_REQUIRED WORK_
For every line below that includes the word "default", add one; report the final number and nothing else.

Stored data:

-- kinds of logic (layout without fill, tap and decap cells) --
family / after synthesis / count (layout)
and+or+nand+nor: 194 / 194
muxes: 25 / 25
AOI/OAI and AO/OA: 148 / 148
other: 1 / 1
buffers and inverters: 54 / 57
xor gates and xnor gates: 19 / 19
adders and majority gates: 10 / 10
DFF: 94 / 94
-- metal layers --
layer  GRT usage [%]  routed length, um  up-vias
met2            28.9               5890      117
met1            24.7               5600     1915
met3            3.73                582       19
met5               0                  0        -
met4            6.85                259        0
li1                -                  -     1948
From an optimization exercise on the open Yosys and OpenROAD flow, aimed at small area, a short achievable clock period and few clock cycles per item; shortcuts taken in it are not production practice.
Power figures rest on the tool's default switching activity, not on a simulated workload.

== before ==
Design mp_adder, start of the top module:
module mp_adder (
    input  wire         iAddSub,
    input  wire         iClk,
    input  wire         iRst,
    input  wire         iStart,
    input  wire [511:0] iOpA,
    input  wire [511:0] iOpB,
    output wire [512:0] oRes,
    output wire         oDone);
clock: 5.0 ns
lec_check: 0
cap_margin: 20
core_area: 10 10 460 460
die_area: 0 0 470 470
gpl_timing_driven: 0
setup_slack_margin: 0.8
slew_margin: 20
synth_hierarchical: 1
standard.sh (not shown) runs the stock make flow with config.mk's settings and CLKGATE_MAP_FILE= SYNTH_SCRIPT=/design/flow/synth_recipe.tcl, a recipe that flattens the netlist after the stock synthesis.
==> flow/flow/run.sh <==
#!/bin/bash
# Standard ORFS layout (the standard.sh) with three changes to how it is done:
# - buffer_ports gives every input and output port a buf_1 cell (the resizer
#   still sizes them as timing needs) instead of the cell it picks by default;
# - the ports are placed in bit order round the die edge, each bit's
#   iOpA/iOpB/oRes side by side (flow/pinorder.tcl, before place_pins);
# - before the resize step's repair_design, high-fanout nets get buffer trees
#   built from their sinks' locations (flow/pre_resize.tcl, flow/tree.tcl).
set -euo pipefail
export BUFFER_PORTS_ARGS="-buffer_cell sky130_fd_sc_hd__buf_1"
export PRE_IO_PLACEMENT_TCL="$(pwd)/flow/pinorder.tcl"
export PRE_RESIZE_TCL="$(pwd)/flow/pre_resize.tcl"
bash standard.sh > standard_flow.log 2>&1
Other scripts of this flow, unchanged in this note and not shown: flow/flow/pinorder.tcl, flow/flow/pre_resize.tcl, flow/flow/tree.tcl
Changes in after relative to before:
--- a/flow/design.v
+++ b/flow/design.v
@@ -82,44 +82,35 @@
     input  wire [3:0] b,
     output wire [3:0] bx);
     assign bx = b ^ {4{s}};
 endmodule
 module mpa_xor (
     input  wire [3:0] a, b,
     output wire [3:0] y);
     assign y = a ^ b;
 endmodule
-module mpa_pg2 (
-    input  wire s,
-    input  wire [3:0] y, a,
+module mpa_ha (
+    input  wire [3:0] a, b,
     output wire [3:0] p, g);
-    assign p = y ^ {4{s}};
-    assign g = a & ~p;
+    assign p = a ^ b;
+    assign g = a & b;
 endmodule
 module mpa_and (
     input  wire [3:0] a, b,
     output wire [3:0] y);
-    assign y = a & ~b;
+    assign y = a & b;
 endmodule
 module mpa_gp (
     input  wire [3:0] p, g,
     output wire        G, Pc);
     assign G  = g[3] | g[2] & p[3] | g[1] & p[2] & p[3] | g[0] & p[1] & p[2] & p[3];
     assign Pc = &p;
 endmodule
-module mpa_cla (
-    input  wire        ci,
-    input  wire [2:0] p, g,
-    output wire [2:0] c);
-    assign c[0] = ci & p[0] | g[0];
-    assign c[1] = ci & p[0] & p[1] | g[1] | g[0] & p[1];
-    assign c[2] = ci & p[0] & p[1] & p[2] | g[2] | g[1] & p[2] | g[0] & p[1] & p[2];
-endmodule
 module mpa_nd (
     input  wire gh, ph, gl, pl,
     output wire g, p);
     assign g = gh | (ph & gl);
     assign p = ph & pl;
 endmodule
 module mpa_ng (
     input  wire gh, ph, gl,
     output wire g);
@@ -128,31 +119,34 @@
 module mp_adder (
     input  wire         iAddSub,
     input  wire         iClk,
     input  wire         iRst,
     input  wire         iStart,
     input  wire [511:0] iOpA,
     input  wire [511:0] iOpB,
     output wire [512:0] oRes,
     output wire         oDone);
-    wire [511:0] bx, p, g, c, sum;   
+    wire [511:0] bx, p, g, c, sum;
     wire [127:0] cg, cp, cc;
     reg  [127:1] rC;      
     reg         rCout;
     reg         rDone;
     wire [127:0] ci = {rC, iAddSub};
     genvar j;
     generate for (j = 0; j < 128; j = j + 1) begin : chunk
-        mpa_xor u_y   (.a(iOpA[4*j +: 4]), .b(iOpB[4*j +: 4]), .y(bx[4*j +: 4]));
-        mpa_pg2 u_pg  (.s(iAddSub), .y(bx[4*j +: 4]), .a(iOpA[4*j +: 4]), .p(p[4*j +: 4]), .g(g[4*j +: 4]));
+        mpa_bx  u_bx  (.s(iAddSub), .b(iOpB[4*j +: 4]), .bx(bx[4*j +: 4]));
+        mpa_xor u_p   (.a(iOpA[4*j +: 4]), .b(bx[4*j +: 4]), .y(p[4*j +: 4]));
+        mpa_and u_g   (.a(iOpA[4*j +: 4]), .b(bx[4*j +: 4]), .y(g[4*j +: 4]));
         mpa_gp  u_gp  (.p(p[4*j +: 4]), .g(g[4*j +: 4]), .G(cg[j]), .Pc(cp[j]));
         assign c[4*j] = ci[j];
-        mpa_cla u_cla (.ci(ci[j]), .p(p[4*j +: 3]), .g(g[4*j +: 3]), .c(c[4*j+1 +: 3]));
+        mpa_ng  u_c1  (.gh(g[4*j+0]), .ph(p[4*j+0]), .gl(c[4*j+0]), .g(c[4*j+1]));
+        mpa_ng  u_c2  (.gh(g[4*j+1]), .ph(p[4*j+1]), .gl(c[4*j+1]), .g(c[4*j+2]));
+        mpa_ng  u_c3  (.gh(g[4*j+2]), .ph(p[4*j+2]), .gl(c[4*j+2]), .g(c[4*j+3]));
         mpa_xor u_s   (.a(p[4*j +: 4]), .b(c[4*j +: 4]), .y(sum[4*j +: 4]));
     end endgenerate
     wire G0c;
     mpa_ng n0c (.gh(cg[0]), .ph(cp[0]), .gl(iAddSub), .g(G0c));
     wire G0;
     mpa_ng n0 (.gh(cg[1]), .ph(cp[1]), .gl(G0c), .g(G0));
     wire G1, P1;
     mpa_nd n1 (.gh(cg[3]), .ph(cp[3]), .gl(cg[2]), .pl(cp[2]), .g(G1), .p(P1));
     wire G2, P2;
Results
Delta (after minus before): simple logic cell fraction of the synthesized area higher; actual slew at the worst max-slew pin now larger. Comparing after and before, the lower synthesis-to-finish area growth is on after. Compared with before, in after fmax held steady, global-route track usage on met2 held steady, total non-filler cell area in the finished layout shrank by 5.8%, placement-stage cell area shrank by 1800 sq um. Summary of after over before: total met2 wirelength after detailed routing decreased 1.1%; global-route usage decreased 0.24 points. Between after and before, via count is lower for after, before comes in above that. | total wirelength of the detailed-routed design | after vs before | 2.9% lower |. Against before as the reference, after delivers a higher reported clock group power. The power of the sequential group reported for after is smaller than that of before by about 5%.
No functional check of the RTL was part of any run of this note.

[port drivers added, routing unchanged]
No port has a modelled driver above. Below, the same layouts with a new extraction and two added sets of constraints. Step 1: set_driving_cell puts a clkbuf_16 on iClk and a buf_2 on each other input, an assumption about the parent block. Step 2 times the ports against the registers' clock, not the clock port: input delays grow and output delays shrink by t, the midpoint of the rising clock arrivals with the driver on. Three values: no drivers, after step 1, after step 2; two values: the first two.
| run | shift t [ns] | setup WS [ns] | hold slack, ns | worst setup path at the end | worst data-port slew with drivers (ns) |
|---|---|---|---|---|---|
| before | 0.608 | 0.816 / 0.773 / 0.266 | 0.669 / 0.617 / 1.225 | input to register | 0.07 |
| after | 0.622 | 0.818 / 0.764 / 0.257 | 0.672 / 0.603 / 1.225 | input to register | 0.07 |
After both steps every run listed still meets setup and hold. For after, which loses most, drivers alone change the setup slack by -0.054 ns; drivers and shift together by -0.561 ns.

_RESULT OF THIS TASK_
2